Using the Data Scanner, it is possible to quickly scan input raw data, and to decide how to use them later.
The core of the DatonixOne Scanner is a fractal engine that converts an input data source into an optimized data set, called QueryObject.
The fractal engine builds a QueryObject in two steps named SCAN and QueryBuild. SCAN builds a data structure called Ready File and QueryBuild builds indexes on Ready File called data complex.
The Ready File is an exact copy of the input, extremely compressed and fast in answering to any query.
Once the Ready File is built, the engine executes the QueryBuild to materialize the results of any possible query on the Ready File, aka it is automatically discovering all meaningful patterns in data.
The QueryBuild results, i.e. the data patterns, are stored in Arithmetic Storage Groups containing fractal data complex structures named datoni the word that has generated our name.
This algorithmic approach to the analytic processing, results in dramatic savings for the Data Scientist, that will have the possibility to access in real time to any required “Schema on Read” data structures.
ALGORITHM DATA PROCESSING
datonixOne most relevant differentiator is the data processing algorithm, DATA SCAN, which converts data into data structures made of a number of fractal fragments, called “datoni”.
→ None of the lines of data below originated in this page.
[src/rtl/mul8_mac_stage.sv]
// Multiply-accumulate stage: sums low products per frame and presents sum, count and
// sticky overflow under a valid/ready handshake.
module mul8_mac_stage
    import mul8_mac_pkg::*;
#(
    parameter int unsigned ACC_W     = 16,
    parameter int unsigned CNT_W     = 8,
    parameter int unsigned MAX_BEATS = 255
) (
    input  logic             clk,
    input  logic             rst_n,
    input  logic             in_valid,
    output logic             in_ready,
    input  logic [7:0]       in_a,
    input  logic [7:0]       in_b,
    input  logic             in_last,
    output logic             out_valid,
    input  logic             out_ready,
    output logic [ACC_W-1:0] out_sum,
    output logic [CNT_W-1:0] out_count,
    output logic             out_ovf
);

    localparam logic [CNT_W-1:0] MaxBeats = CNT_W'(MAX_BEATS);

    mac_state_e state_q, state_d;
    logic [ACC_W-1:0] acc_q, acc_d;
    logic [CNT_W-1:0] cnt_q, cnt_d;
    logic             ovf_q, ovf_d;
    logic [ACC_W-1:0] sum_q, sum_d;
    logic [CNT_W-1:0] count_q, count_d;
    logic             out_ovf_q, out_ovf_d;

    logic [PROD_W-1:0] prod;
    logic [ACC_W-1:0]  prod_ext;
    logic [ACC_W:0]    add_full;
    logic [CNT_W-1:0]  cnt_inc;
    logic              beat;

    mul8_lo u_mul8_lo (
        .a_i (in_a),
        .b_i (in_b),
        .p_o (prod)
    );

    assign prod_ext = ACC_W'(zext_prod(prod));
    // One extra bit keeps the carry-out for the sticky overflow flag.
    assign add_full = {1'b0, acc_q} + {1'b0, prod_ext};
    assign cnt_inc  = cnt_q + 1'b1;

    // Ready and valid come straight from the state register, so no path from out_ready.
    assign in_ready  = (state_q != HOLD);
    assign out_valid = (state_q == HOLD);
    assign beat      = in_valid && in_ready;

    always_comb begin
        state_d   = state_q;
        acc_d     = acc_q;
        cnt_d     = cnt_q;
        ovf_d     = ovf_q;
        sum_d     = sum_q;
        count_d   = count_q;
        out_ovf_d = out_ovf_q;

        unique case (state_q)
            IDLE, ACC: begin
                if (beat) begin
                    acc_d = add_full[ACC_W-1:0];
                    ovf_d = ovf_q | add_full[ACC_W];
                    cnt_d = cnt_inc;
                    if (in_last || (cnt_inc == MaxBeats)) begin
                        state_d   = HOLD;
                        sum_d     = add_full[ACC_W-1:0];
                        count_d   = cnt_inc;
                        out_ovf_d = ovf_q | add_full[ACC_W];
                    end else begin
                        state_d = ACC;
                    end
                end
            end
            HOLD: begin
                if (out_ready) begin
                    state_d = IDLE;
                    acc_d   = '0;
                    cnt_d   = '0;
                    ovf_d   = 1'b0;
                end
            end
            default: begin
                state_d = IDLE;
            end
        endcase
    end

    always_ff @(posedge clk) begin
        if (!rst_n) begin
            state_q   <= IDLE;
            acc_q     <= '0;
            cnt_q     <= '0;
            ovf_q     <= 1'b0;
            sum_q     <= '0;
            count_q   <= '0;
            out_ovf_q <= 1'b0;
        end else begin
            state_q   <= state_d;
            acc_q     <= acc_d;
            cnt_q     <= cnt_d;
            ovf_q     <= ovf_d;
            sum_q     <= sum_d;
            count_q   <= count_d;
            out_ovf_q <= out_ovf_d;
        end
    end

    assign out_sum   = sum_q;
    assign out_count = count_q;
    assign out_ovf   = out_ovf_q;

endmodule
The “datoni” are data complex that can be categorized in three families:
- ReadyData: the exact copy of input data
- QueryObject: the result of canonical and/or custom processing built upon ReadyData attributes
- Keyback: long pointers that connect ReadyData and QueryObject attributes
DATA STORE ORGANIZATION
ReadyData, QueryObject and Keyback are stored in a Disk package named QueryObject Data set
QueryObject ensures dramatic reduction of main memory requirements, better data access speed, and scalability on any type of Union blend, or Merge blend or Join blend. QueryObject is:
– read only
– binary portable
– extremely compressed
– open to be queried through simple NoSql or Ansi Sql,
– support attribute’s categories tag/untag for future exploration
– extremely responsive for both simple and intricate queries
Thanks to its fractal representation it can blend large volumes of external data. in fact, federated Queries are possible because datonix architecture implements grid computing
How datonix functionalities best serves the client requirements.
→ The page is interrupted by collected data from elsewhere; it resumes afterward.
**src/rtl/wiredpanda_io_pkg.sv**
```systemverilog
// Shared constants and helpers for the wiRedPanda input conditioning blocks.
// Defaults match a 2-flop synchroniser and a 16-cycle debounce window.
package wiredpanda_io_pkg;

    localparam int WP_SYNC_STAGES     = 2;
    localparam int WP_DEBOUNCE_CYCLES = 16;

    // Wide enough to hold DEBOUNCE_CYCLES, although the counter itself stops at DEBOUNCE_CYCLES-1.
    function automatic int wp_cnt_width(input int debounce_cycles);
        return $clog2(debounce_cycles + 1);
    endfunction

endpackage

```
**src/rtl/wiredpanda_debounce_channel.sv**
```systemverilog
// One debounced button: synchroniser chain, persistence counter, accepted level
// and registered rise/fall pulses that coincide with the level change.
module wiredpanda_debounce_channel
    import wiredpanda_io_pkg::*;
#(
    parameter int SYNC_STAGES     = WP_SYNC_STAGES,
    parameter int DEBOUNCE_CYCLES = WP_DEBOUNCE_CYCLES
) (
    input  logic clk,
    input  logic rst_n,
    input  logic raw,
    output logic level,
    output logic rise,
    output logic fall
);

    localparam int                CNT_W   = wp_cnt_width(DEBOUNCE_CYCLES);
    localparam logic [CNT_W-1:0]  CNT_MAX = CNT_W'(DEBOUNCE_CYCLES - 1);

    logic [SYNC_STAGES-1:0] sync;
    logic                   s;
    logic                   stable;
    logic [CNT_W-1:0]       cnt;

    assign s     = sync[SYNC_STAGES-1];
    assign level = stable;

    // Only sync[0] may go metastable; later stages give it time to settle.
    always_ff @(posedge clk or negedge rst_n) begin
        if (!rst_n) begin
            sync <= '0;
        end else begin
            sync <= {sync[SYNC_STAGES-2:0], raw};
        end
    end

    // Any cycle where the synchronised value matches the accepted one restarts the count.
    always_ff @(posedge clk or negedge rst_n) begin
        if (!rst_n) begin
            stable <= 1'b0;
            cnt    <= '0;
            rise   <= 1'b0;
            fall   <= 1'b0;
        end else begin
            rise <= 1'b0;
            fall <= 1'b0;
            if (s == stable) begin
                cnt <= '0;
            end else if (cnt == CNT_MAX) begin
                stable <= s;
                cnt    <= '0;
                rise   <= s;
                fall   <= ~s;
            end else begin
                cnt <= cnt + CNT_W'(1);
            end
        end
    end

endmodule

```
**src/rtl/wiredpanda_input_debouncer.sv**
```systemverilog
// Debounces N_INPUTS raw push-buttons for a generated wiRedPanda logic module
// and flags any accepted edge on btn_changed.
module wiredpanda_input_debouncer
    import wiredpanda_io_pkg::*;
#(
    parameter int N_INPUTS        = 2,
    parameter int SYNC_STAGES     = WP_SYNC_STAGES,
    parameter int DEBOUNCE_CYCLES = WP_DEBOUNCE_CYCLES
) (
    input  logic                clk,
    input  logic                rst_n,
    input  logic [N_INPUTS-1:0] btn_raw,
    output logic [N_INPUTS-1:0] btn_level,
    output logic [N_INPUTS-1:0] btn_rise,
    output logic [N_INPUTS-1:0] btn_fall,
    output logic                btn_changed
);

    if (SYNC_STAGES < 2) begin : g_bad_sync
        $fatal(1, "wiredpanda_input_debouncer: SYNC_STAGES must be at least 2");
    end
    if (DEBOUNCE_CYCLES < 1) begin : g_bad_debounce
        $fatal(1, "wiredpanda_input_debouncer: DEBOUNCE_CYCLES must be at least 1");
    end

    for (genvar i = 0; i < N_INPUTS; i++) begin : g_chan
        wiredpanda_debounce_channel #(
            .SYNC_STAGES    (SYNC_STAGES),
            .DEBOUNCE_CYCLES(DEBOUNCE_CYCLES)
        ) u_chan (
            .clk  (clk),
            .rst_n(rst_n),
            .raw  (btn_raw[i]),
            .level(btn_level[i]),
            .rise (btn_rise[i]),
            .fall (btn_fall[i])
        );
    end

    assign btn_changed = |(btn_rise | btn_fall);

endmodule

```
The unique feature datonix introduces is the Fractal conversion, that is the ability to convert any source of Big Data set in a fractal image, called the QueryObject data set. QueryObject is a SMART Data Store extremely compressed and ready to be queried.
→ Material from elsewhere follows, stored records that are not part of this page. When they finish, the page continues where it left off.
File: src/rtl/credit_resp_buffer_mem.sv
// Response storage for credit_resp_buffer: Depth entries of dtype.
// Synchronous write with enable, asynchronous read by index. Contents are not reset.
module credit_resp_buffer_mem #(
    parameter int unsigned Depth    = 4,
    parameter type         dtype    = logic,
    parameter int unsigned PtrWidth = 2
) (
    input  logic                clk_i,
    input  logic                we_i,
    input  logic [PtrWidth-1:0] waddr_i,
    input  dtype                wdata_i,
    input  logic [PtrWidth-1:0] raddr_i,
    output dtype                rdata_o
);

    dtype mem_q [Depth];

    // Write port: the enable is the push strobe alone, so gating can be inserted cleanly.
    always_ff @(posedge clk_i) begin
        if (we_i) begin
            mem_q[waddr_i] <= wdata_i;
        end
    end

    assign rdata_o = mem_q[raddr_i];

endmodule

File: src/rtl/credit_resp_buffer.sv
// Credit-metered response buffer behind a fixed-latency, non-stallable delay line.
// Every issued request reserves one buffer entry, so a response always has a slot,
// and the consumer is free to stall.
module credit_resp_buffer #(
    parameter int unsigned    Depth    = 4,
    parameter type            dtype    = logic,
    localparam int unsigned   CntWidth = $clog2(Depth + 1)
) (
    input  logic                clk_i,
    input  logic                rst_ni,
    input  logic                issue_valid_i,
    output logic                issue_ready_o,
    output logic                issue_fire_o,
    input  logic                resp_valid_i,
    input  dtype                resp_data_i,
    output logic                data_valid_o,
    input  logic                data_ready_i,
    output dtype                data_o,
    output logic [CntWidth-1:0] credits_o,
    output logic                err_o
);

    // With a single entry the pointers never move; keep them one bit wide and pinned at 0.
    localparam int unsigned PtrWidth = (Depth > 1) ? $clog2(Depth) : 1;

    if (Depth < 1) begin : g_bad_depth
        $fatal(1, "credit_resp_buffer: Depth must be at least 1");
    end

    logic [CntWidth-1:0] inflight_q, inflight_d;
    logic [CntWidth-1:0] usage_q,    usage_d;
    logic [PtrWidth-1:0] wr_ptr_q,   wr_ptr_d;
    logic [PtrWidth-1:0] rd_ptr_q,   rd_ptr_d;
    logic                err_q,      err_d;

    logic push;
    logic pop;
    logic orphan;

    assign credits_o     = CntWidth'(Depth) - inflight_q - usage_q;
    assign issue_ready_o = (credits_o != '0);
    assign issue_fire_o  = issue_valid_i & issue_ready_o;

    // A response counts only if something is in flight; otherwise it is an orphan and dropped.
    assign push   = resp_valid_i & (inflight_q != '0);
    assign orphan = resp_valid_i & (inflight_q == '0);

    assign data_valid_o = (usage_q != '0);
    assign pop          = data_valid_o & data_ready_i;
    assign err_o        = err_q;

    credit_resp_buffer_mem #(
        .Depth    (Depth),
        .dtype    (dtype),
        .PtrWidth (PtrWidth)
    ) u_mem (
        .clk_i   (clk_i),
        .we_i    (push),
        .waddr_i (wr_ptr_q),
        .wdata_i (resp_data_i),
        .raddr_i (rd_ptr_q),
        .rdata_o (data_o)
    );

    // Next-state for counters, wrapping pointers and the sticky orphan flag.
    always_comb begin
        inflight_d = inflight_q + CntWidth'(issue_fire_o) - CntWidth'(push);
        usage_d    = usage_q + CntWidth'(push) - CntWidth'(pop);
        wr_ptr_d   = wr_ptr_q;
        rd_ptr_d   = rd_ptr_q;
        err_d      = err_q | orphan;
        if (push) begin
            wr_ptr_d = (wr_ptr_q == PtrWidth'(Depth - 1)) ? '0 : wr_ptr_q + PtrWidth'(1);
        end
        if (pop) begin
            rd_ptr_d = (rd_ptr_q == PtrWidth'(Depth - 1)) ? '0 : rd_ptr_q + PtrWidth'(1);
        end
    end

    // State registers; reset discards anything buffered or in flight.
    always_ff @(posedge clk_i) begin
        if (!rst_ni) begin
            inflight_q <= '0;
            usage_q    <= '0;
            wr_ptr_q   <= '0;
            rd_ptr_q   <= '0;
            err_q      <= 1'b0;
        end else begin
            inflight_q <= inflight_d;
            usage_q    <= usage_d;
            wr_ptr_q   <= wr_ptr_d;
            rd_ptr_q   <= rd_ptr_d;
            err_q      <= err_d;
        end
    end

    // Credit invariant: reserved plus occupied entries never exceed the buffer.
    a_credit_invariant : assert property (@(posedge clk_i) disable iff (!rst_ni)
        ({1'b0, inflight_q} + {1'b0, usage_q}) <= (CntWidth + 1)'(Depth));

    // A push into a full buffer is only legal alongside a pop.
    a_no_overflow : assert property (@(posedge clk_i) disable iff (!rst_ni)
        !(push && !pop && (usage_q == CntWidth'(Depth))));

endmodule

File: config.mk
export PLATFORM = sky130hd
export DESIGN_NAME = credit_resp_buffer
export DESIGN_NICKNAME = d
export VERILOG_FILES = /design/src/rtl/credit_resp_buffer_mem.sv /design/src/rtl/credit_resp_buffer.sv
export SDC_FILE = /design/constraint.sdc
export NUM_CORES = 1
export LEC_CHECK = 0
export CAP_MARGIN = 20
export CORE_UTILIZATION = 30
export DETAILED_ROUTE_END_ITERATION = 12
export DONT_BUFFER_PORTS = 1
export PLACE_DENSITY = 0.55
export SYNTH_ARGS = -nofsm -noshare
export SYNTH_HDL_FRONTEND = slang
export SYNTH_SLANG_ARGS = --single-unit
File: constraint.sdc
create_clock -name clk_i -period 2.7 [get_ports clk_i]
set_clock_uncertainty 0.05 [all_clocks]
set_input_delay 0.54 -clock clk_i [delete_from_list [all_inputs] [get_ports clk_i]]
set_output_delay 0.54 -clock clk_i [all_outputs]
set_load 0.02 [all_outputs]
We do believe, Datonix is benefiting of an accelerated success because it is a pragmatic answer for the Data Scientist, from the “Citizen” to the Expert one. Datonix offers the ability to prepare very large data set in a collaborative environment with some very useful features like the following:
- to use Excel to read QueryObject data, disconnected by any server, going well beyond the 1 million records Excel limit. As known, Excel is a worldwide common business language. It is limited to 1 million records per sheet even if in the real world the Excel user knows that issues start at a few hundreds of thousands of rows. Well, as stated, QueryObject is a binary data set, so even if it has been generated on a Linux File System it can be moved into a Windows Workstation. It will continue to run without any conversion. QueryObject is extremely compressed, so even if the original dataset is 100 Gigabytes, the resulting QueryObject will be only a few Megabytes. As a result it will have a quick download time. Since QueryObject is made by several small data structures, and Excel will load them dynamically & transparently during its processing. As a result, users will have the possibility to use Excel with high performances on an unlimited number of records and fields.
- to obtain data prepared by users in the IT enterprise data hub or in the specific data lake at a very low cost. As said datonix processes all the data and offers pre-computed results to any possible applicable query. As a result, more than 60% of data mining effort required to prepare usable data for the analysis can be saved. For example, there will be no reasons to reduce data using advanced data mining practices. In addition, R, Python, SAS, SPSS, etc. processes will have the possibility to run on All the Data at the speed of the disk I/O.